>>>
===== flow/run.sh =====
#!/bin/bash
# OpenROAD 26Q1-2900-gdf79404cd8, Yosys 0.63+post, stock flow scripts
make -C /OpenROAD-flow-scripts/flow DESIGN_CONFIG=/design/flow/config.mk WORK_HOME=/design/flow/orfs finish

===== flow/config.mk =====
export PLATFORM = sky130hd
export DESIGN_NAME = axis_jtag_v1_0
export DESIGN_NICKNAME = axis_jtag_v1_0
export VERILOG_FILES = /design/flow/design.v
export SDC_FILE = /design/flow/constraint.sdc
export NUM_CORES = 4
export LEC_CHECK = 1
export CORE_UTILIZATION = 40

===== flow/constraint.sdc =====
current_design axis_jtag_v1_0

set clk_period 12.4
set clk_io_pct 0.2

create_clock -name clk0 -period $clk_period [get_ports {s_axis_aclk}]

set non_clock_inputs [all_inputs -no_clocks]
set_input_delay [expr $clk_period * $clk_io_pct] -clock clk0 $non_clock_inputs
set_output_delay [expr $clk_period * $clk_io_pct] -clock clk0 [all_outputs]

===== flow/design.v =====
`timescale 1 ns / 1 ps
   module axis_jtag_v1_0 #
   (
      parameter integer C_S_AXIS_DATA_WIDTH   = 64,
      parameter integer C_S_AXIS_DATA_LENGTH  = 32,
      parameter integer C_TCK_CLOCK_RATIO     = 4
   )
   (
      input  wire                                  channel,
      input  wire                                  s_axis_aclk,
      input  wire [C_S_AXIS_DATA_WIDTH-1 : 0]      s_axis_tdata,
      input  wire                                  s_axis_tvalid,
      output wire                                  s_axis_tready,
      input  wire [7 : 0]                          s_axis_tkeep,
      input  wire                                  s_axis_tlast,
      (* X_INTERFACE_INFO = "xilinx.com:interface:jtag:2.0 jtag_0 TCK" *)
      output wire                                  TCK_0,
      (* X_INTERFACE_INFO = "xilinx.com:interface:jtag:2.0 jtag_0 TMS" *)
      output wire                                  TMS_0,
      (* X_INTERFACE_INFO = "xilinx.com:interface:jtag:2.0 jtag_0 TDI" *)
      output wire                                  TDI_0,
      (* X_INTERFACE_INFO = "xilinx.com:interface:jtag:2.0 jtag_0 TDO" *)
      input  wire                                  TDO_0,
      (* X_INTERFACE_INFO = "xilinx.com:interface:jtag:2.0 jtag_1 TCK" *)
      output wire                                  TCK_1,
      (* X_INTERFACE_INFO = "xilinx.com:interface:jtag:2.0 jtag_1 TMS" *)
      output wire                                  TMS_1,
      (* X_INTERFACE_INFO = "xilinx.com:interface:jtag:2.0 jtag_1 TDI" *)
      output wire                                  TDI_1,
      (* X_INTERFACE_INFO = "xilinx.com:interface:jtag:2.0 jtag_1 TDO" *)
      input  wire                                  TDO_1
   );
   wire [31:0] tdo_vector;
   wire [31:0] tdi_vector;
   wire [31:0] tms_vector;
   wire        enable;
   wire        reset;
   wire        done;
   wire        TCK;
   wire        TMS;
   wire        TDI;
   wire        TDO;
   reg         x1;
   reg         x2;
   reg         x3;
   reg         x4;
   reg         x5;
   reg         x6;
   always @(*) begin
      if (channel == 1'b0) begin
         x1 <= TCK;
         x2 <= TMS;
         x3 <= TDI;
         x4 <= 1'b0;
         x5 <= 1'b0;
         x6 <= 1'b0;
      end else begin
         x1 <= 1'b0;
         x2 <= 1'b0;
         x3 <= 1'b0;
         x4 <= TCK;
         x5 <= TMS;
         x6 <= TDI;
      end
   end
   assign TCK_0 = x1;
   assign TMS_0 = x2;
   assign TDI_0 = x3;
   assign TCK_1 = x4;
   assign TMS_1 = x5;
   assign TDI_1 = x6;
   jtag_fifo # (
      .C_S_AXIS_DATA_WIDTH (C_S_AXIS_DATA_WIDTH)
   ) u_jtag_fifo (
      .CLK        (s_axis_aclk),
      .RESET      (reset),
      .ENABLE     (enable),
      .DONE       (done),
      .TMS_VECTOR (tms_vector),
      .TDI_VECTOR (tdi_vector),
      .TDO_VECTOR (tdo_vector),
      .S_AXIS_TDATA (s_axis_tdata),
      .S_AXIS_TVALID (s_axis_tvalid),
      .S_AXIS_TREADY (s_axis_tready)
   );
   jtag_fifo_proc # (
      .C_TCK_CLOCK_RATIO (C_TCK_CLOCK_RATIO),
      .C_S_AXIS_DATA_LENGTH (C_S_AXIS_DATA_LENGTH)
   ) u_jtag_fifo_proc (
      .CLK        (s_axis_aclk),
      .RESET      (reset),
      .ENABLE     (enable),
      .DONE       (done),
      .TMS_VECTOR (tms_vector),
      .TDI_VECTOR (tdi_vector),
      .TDO_VECTOR (tdo_vector),
      .TCK        (TCK),
      .TMS        (TMS),
      .TDI        (TDI),
      .TDO        (TDO)
   );
   endmodule
`timescale 1ns / 1ps
module jtag_fifo # (
   parameter integer C_S_AXIS_DATA_WIDTH = 64
)
(
   input  wire           CLK        ,
   output reg            RESET      ,
   output reg            ENABLE     ,
   input  wire           DONE       ,
   output wire [31 : 0 ] TMS_VECTOR ,
   output wire [31 : 0 ] TDI_VECTOR ,
   input  wire [31 : 0 ] TDO_VECTOR ,
   input  wire           S_AXIS_TVALID ,
   output reg            S_AXIS_TREADY ,
   input  wire [C_S_AXIS_DATA_WIDTH-1 : 0 ] S_AXIS_TDATA 
);
   localparam  IDLE = 2'b01 ,
               PULL = 2'b10 ;          
   reg [ 1:0]  state;
   reg [31:0]  tms_output;
   reg [31:0]  tdi_output;
   reg         first;
   initial begin
      state      = IDLE;
      first      = 1'b1;
      tms_output = 0;
	  tdi_output = 0;
   end
   always @(posedge CLK) begin 
      case (state)
         IDLE : begin
            if (DONE == 1'b1 || first == 1'b1) begin
               state      <= PULL;
               first      <= 1'b0;
               RESET      <= 1'b1;
               ENABLE     <= 1'b0;
               S_AXIS_TREADY <= 1'b0;
            end else begin
               S_AXIS_TREADY <= 1'b0;
            end
         end
         PULL : begin
            if (S_AXIS_TVALID == 1'b1) begin
               state <= IDLE;
               RESET      <= 1'b0;
               ENABLE     <= 1'b1;
               S_AXIS_TREADY <= 1'b1;
               tms_output    <= S_AXIS_TDATA[31:0];
	           tdi_output	 <= S_AXIS_TDATA[63:32];
            end else begin
               state <= PULL;
            end 
         end
         default : begin
            state <= IDLE;
         end
      endcase
   end
   assign TMS_VECTOR = tms_output;
   assign TDI_VECTOR = tdi_output;
endmodule
`timescale 1 ns / 1 ps
module jtag_fifo_proc # (
   parameter integer C_TCK_CLOCK_RATIO    = 4,
   parameter integer C_S_AXIS_DATA_LENGTH = 32
)
(
   input  wire           CLK        ,
   input  wire           RESET      ,
   input  wire           ENABLE     ,
   output reg            DONE       ,
   input  wire [31 : 0 ] TMS_VECTOR ,
   input  wire [31 : 0 ] TDI_VECTOR ,
   output wire [31 : 0 ] TDO_VECTOR ,
   output wire           TCK        ,
   output wire           TMS        ,
   output wire           TDI        ,
   input  wire           TDO       
);
   localparam  IDLE = 3'b001 ,
               TCKL = 3'b010 ,
               TCKH = 3'b100 ;           
   reg [ 2:0]   state, next_state;
   reg          enable_d;
   wire         enable_red;
   reg          tck_en;
   reg          tck_i;
   reg          done_i;
   reg [ 7:0]   tck_count;
   reg [31:0]   bit_count;
   reg [31:0]   tms_output;
   reg [31:0]   tdi_output;
   reg [31:0]   tdo_capture;
   reg [0:0]    tdo_buffer [31:0];
   reg [4:0]    index;
   wire         tck_pulse;
   wire [31:0]  tdo_capture2;
   always @(posedge CLK) begin
      if (RESET == 1'b1) begin
         state    <= IDLE;
         enable_d <= 1'b0;
      end else begin
         state    <= next_state;
         enable_d <= ENABLE;
      end
   end
   assign enable_red = ENABLE && !enable_d;
   always @(state or enable_red or bit_count or tck_pulse) begin 
      next_state = state;
      tck_en     = 1'b0;
      done_i     = 1'b0;
      case (state)
         IDLE : begin
            if (enable_red == 1'b1) begin
               next_state = TCKL;
               tck_en      = 1'b1;
            end
         end
         TCKL : begin
            tck_en     = 1'b1;
            if (tck_pulse == 1'b1) begin
               next_state = TCKH;
            end else begin
               next_state = TCKL;
            end 
         end
         TCKH : begin
            tck_en     = 1'b1;
            if (tck_pulse == 1'b1) begin
               if (bit_count == 0) begin
                  next_state = IDLE;
                  done_i     = 1'b1;
               end else begin
                  next_state = TCKL;
               end
            end else begin
               next_state = TCKH;
            end 
         end
         default : begin
            next_state = IDLE;
         end
      endcase
   end
   always @(posedge CLK) begin
      if (RESET == 1'b1) begin
         tck_count <= 0;
         bit_count <= 0;
         index     <= 0;
      end else begin
         if (enable_red == 1'b1) begin
            tck_count <= 0;
            bit_count <= C_S_AXIS_DATA_LENGTH-1;
            index     <= 0;
         end else if (tck_en == 1'b1) begin
            if (tck_count == (C_TCK_CLOCK_RATIO/2)-1) begin
               tck_count <= 0;
            end else begin
               tck_count <= tck_count + 1;
            end
            if (state == TCKH && tck_pulse) begin
               bit_count <= bit_count - 1;
               index     <= index + 1;
            end
         end
      end
   end
   assign tck_pulse = (tck_count == (C_TCK_CLOCK_RATIO/2)-1) ? 1'b1 : 1'b0;
   always @(posedge CLK) begin
      if (RESET == 1'b1) begin
         tck_i       <= 1'b0;
         tms_output  <= 0;
         tdi_output  <= 0;
         tdo_capture <= 0;
         DONE        <= 1'b0;
      end else begin
         DONE <= done_i;
         if (enable_red == 1'b1) begin
            tck_i       <= 1'b0;
            tms_output  <= TMS_VECTOR;
            tdi_output  <= TDI_VECTOR;
            tdo_capture <= 0;
         end else if (tck_en == 1'b1) begin
            if (tck_pulse == 1'b1) begin
               tck_i <= ~tck_i;
               if (state == TCKH) begin
                  tms_output  <= {1'b0, tms_output[31:1]};
                  tdi_output  <= {1'b0, tdi_output[31:1]};
                  tdo_capture <= {tdo_capture[30:0], TDO};
               end else begin
                  tdo_buffer[index] <= TDO;
               end
            end
         end else begin
            tms_output <= 0;
            tdi_output <= 0;
         end
      end
   end
genvar i;
generate 
    for (i=0; i < 32; i = i + 1) begin : array
        assign tdo_capture2[i] = tdo_buffer[i];
    end
endgenerate
assign TMS = tms_output[0];
assign TDI = tdi_output[0];
assign TCK = tck_i;
assign TDO_VECTOR = tdo_capture2;   
endmodule

==> changes_impl.md <==
### Metrics

- Post-cts resize count: 0
- Clock Skew: slightly below 0.008 ns
- Clock latency (worst-skew pair): about 0.42 ns
- Final period util: approximately half
- Post-route ant nets: 0
- Residual DRC count: 0
- Gpl congestion: 0.8077
- Syn-to-layout area delta: 20.98%
- F_max: about 160 MHz
- Yosys reg bits: 180
- Slew Limit Headroom: approximately two fifths
- H-tree depth: 4
- Via-to-Cell Ratio: around 5
- CTS sink count: 180
- RSZ-0062 raised after global routing: false
- TritonCTS Buffers: 17
- Post-synth top cells: dfxtp_1 (110), nand2_1 (80), o21ai_0 (71)
- Status: finished clean
- I/O pins: 85
- Synth Cell Area: 7086 um^2
- Clock buffer depth: 2
- Crit Path Category: input pin to output port
- Pwr dens: 176.5 nW/um^2
- WL final: 12740 um
- Post-synth ARST share: 0%
- Crit path max fanout: 6
- Row count: 48
- 1st-pass router iterations: 4
- Area share of the largest cell type after synthesis: slightly above 30%
- Pin count of the biggest net entering global routing: about 67
- Peak supply drop: about 0.00011 V
- Worst Setup End Kind: output port
- Final setup violation count: 0
- Hold Fails Final Rpt: 0
- Worst-margin pin slew: around 0.9 ns
- Routed len/inst: 13.64 um
- Vias: 4785
- Global-route wire length before repair: 21470 um
- DIE HEIGHT: ~140 um
- CP arrival: 3.60 ns
- Yosys chip area: ~7100 um^2
- Main area contributors: dfxtp_1 (31%), edfxtp_1 (30%), mux2i_1 (9.6%)
- EDFF count, synth: around 70
- Cell count after synthesis: 633
- Slew Limit Fails: 0
- Worst setup margin: approximately 6.3 ns
- Hold-fix buffer count after cts: 0
- GRT Overall Usage: 15.34%
- Final cell count without fillers: slightly above 900
- Dominant register cell: dfxtp_1
- Setup_tns: 0 ns
- Die width: 135.1 um
- Layout cell share with drive strength beyond 1: about 7%
- Yosys Instances: 633
- Tool warnings: 39
- Placed Cells: 903
- Core area: 17300 um^2
- Synth area leader: dfxtp_1
- Final Util: roughly 50%
- Initial antenna violation count: 0
- Seq share, synth: about three fifths
- Worst min path class: flip-flop to flip-flop
- Aggregate global routing overflow: 0
- Initial Util: 40.96%
- CTS tree: yes
- Tmin final: 6.084 ns
- Lkg Pwr: about 2.8 nW
- Most common cell in the synthesized netlist: dfxtp_1
- Library cells used by synthesis: 47
- IO Port Bufs: 73
- Chip Area: between 15000 and 20000 um^2
- Vias in the first global route: 4683
- Post-CTS Setup Inserts: 0
- Dpl ws: about 6.3 ns
- Clock slew at reported path FFs: 0.06 ns
- Req. time, crit path: 9.92 ns
- Synthesized area per cell: roughly 11 um^2
- Startpoint types: input pin
- Number of diodes: 0
- Hold Path Stages: 2
- Max_cap viols: 0
- R2R cell count: 5
- Root buf cell: clkbuf_16
- DRT iter0 DRCs: 274
- Yosys warns: 3
- DP HPWL: 8123 um
-- placed cells by master (no fill, tap or decap), types with 5 or more instances in the layout --
cell	Yosys	final
dfxtp_1	110	110
nand2_1	80	80
clkdlybuf4s50_1	0	73
o21ai_0	71	71
edfxtp_1	70	70
mux2i_1	68	68
or3_1	27	27
a21oi_1	22	22
nor2_1	21	20
clkbuf_16	0	17
nor4_1	13	13
or4_1	10	10
buf_4	0	8
nor2b_1	7	7
nand4_1	7	7
inv_1	6	6
or2_2	6	6
a211oi_1	6	6
o31ai_1	6	6
xnor2_1	6	6
ha_1	6	6
inv_6	0	6
nor3_1	5	5
nand3_1	5	5
nand2b_1	5	5
-- final cells by class --
class | count | area (um^2)
well taps | 225 | 281.5
flip-flops and latches | 180 | 4304
clock inverters | 13 | 123.9
clock buffers | 18 | 429.2
multi-input cells | 411 | 2620
repair buffers | 81 | 790.8
inverters | 6 | 22.52
fillers | 1518 | 8725
-- registers in the layout (all words and copies together) (netlist names), 2 cells and up --
signal                       flops
u_jtag_fifo_proc.bit_count      32
u_jtag_fifo.state                2
u_jtag_fifo.tms_output          32
u_jtag_fifo_proc.tdi_output     32
u_jtag_fifo_proc.tms_output     32
u_jtag_fifo_proc.tck_count       8
u_jtag_fifo.tdi_output          32
u_jtag_fifo_proc.state           3
-- metal layers --
metal / share of wire (%) / wire [um] / track usage [%] / vias to the layer above
li1: - / - / - / 2447
met1: 48 / 6092 / 23.25 / 2227
met2: 46 / 5893 / 23.90 / 95
met3: 4.1 / 528 / 3.755 / 16
met4: 1.8 / 225 / 2.622 / 0
met5: 0 / 0 / 0 / -
-- final timing paths --
check	start	end	slack [ns]
setup / recovery	channel	TMS_1	6.32
hold / removal	u_jtag_fifo.tdi_output[11]	u_jtag_fifo_proc.tdi_output[11]	0.44
setup reg to reg	u_jtag_fifo_proc.tck_count[0]	u_jtag_fifo_proc.bit_count[7]	9.21
hold reg to reg	u_jtag_fifo.tdi_output[11]	u_jtag_fifo_proc.tdi_output[11]	0.44
-- logic make-up (layout without fill, tap and decap cells) --
family,count (synthesis),in the layout,synth area share [%]
simple gates,202,202,14.82
buf+inv,42,118,2.472
xor+xnor,10,10,1.236
flops,180,180,60.75
other cells,1,1,0.05292
mux,68,68,9.606
compound gates,124,124,10.01
fa+ha+maj,6,6,1.059
-- worst max-delay path, cell delays in order --
cell and delay, ns:
clkdlybuf4s50_1 0.53, and2_1 0.14, clkdlybuf4s50_1 0.45
-- metrics by stage --
| step | cell area [um^2] | power [mW] | hold WS (ns) |
|---|---|---|---|
| after floorplan | 7086 | 0.9300 | 0.4178 |
| after detailed placement | 8019 | 1.026 | 0.4302 |
| after global routing | 8572 | 1.596 | 0.4658 |
| after global placement | 8019 | 1.015 | 0.4209 |
| after CTS | 8572 | 1.532 | 0.4468 |
| final | 8572 | 1.513 | 0.4425 |
-- report_power, final --
group / leakage [nW] / total (mW) / switching, mW / internal [mW]
Clock: 0.266 / 0.502 / 0.223 / 0.279
Combinational: 0.993 / 0.268 / 0.159 / 0.109
Sequential: 1.53 / 0.743 / 0.0395 / 0.703
Total: 2.79 / 1.51 / 0.422 / 1.09
Power is estimated from default activity; no workload was simulated.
<<<
Whenever the string "localparam" turns up in a line above, copy that line out.

▸ **Completed exercise**:
   localparam  IDLE = 2'b01 ,
   localparam  IDLE = 3'b001 ,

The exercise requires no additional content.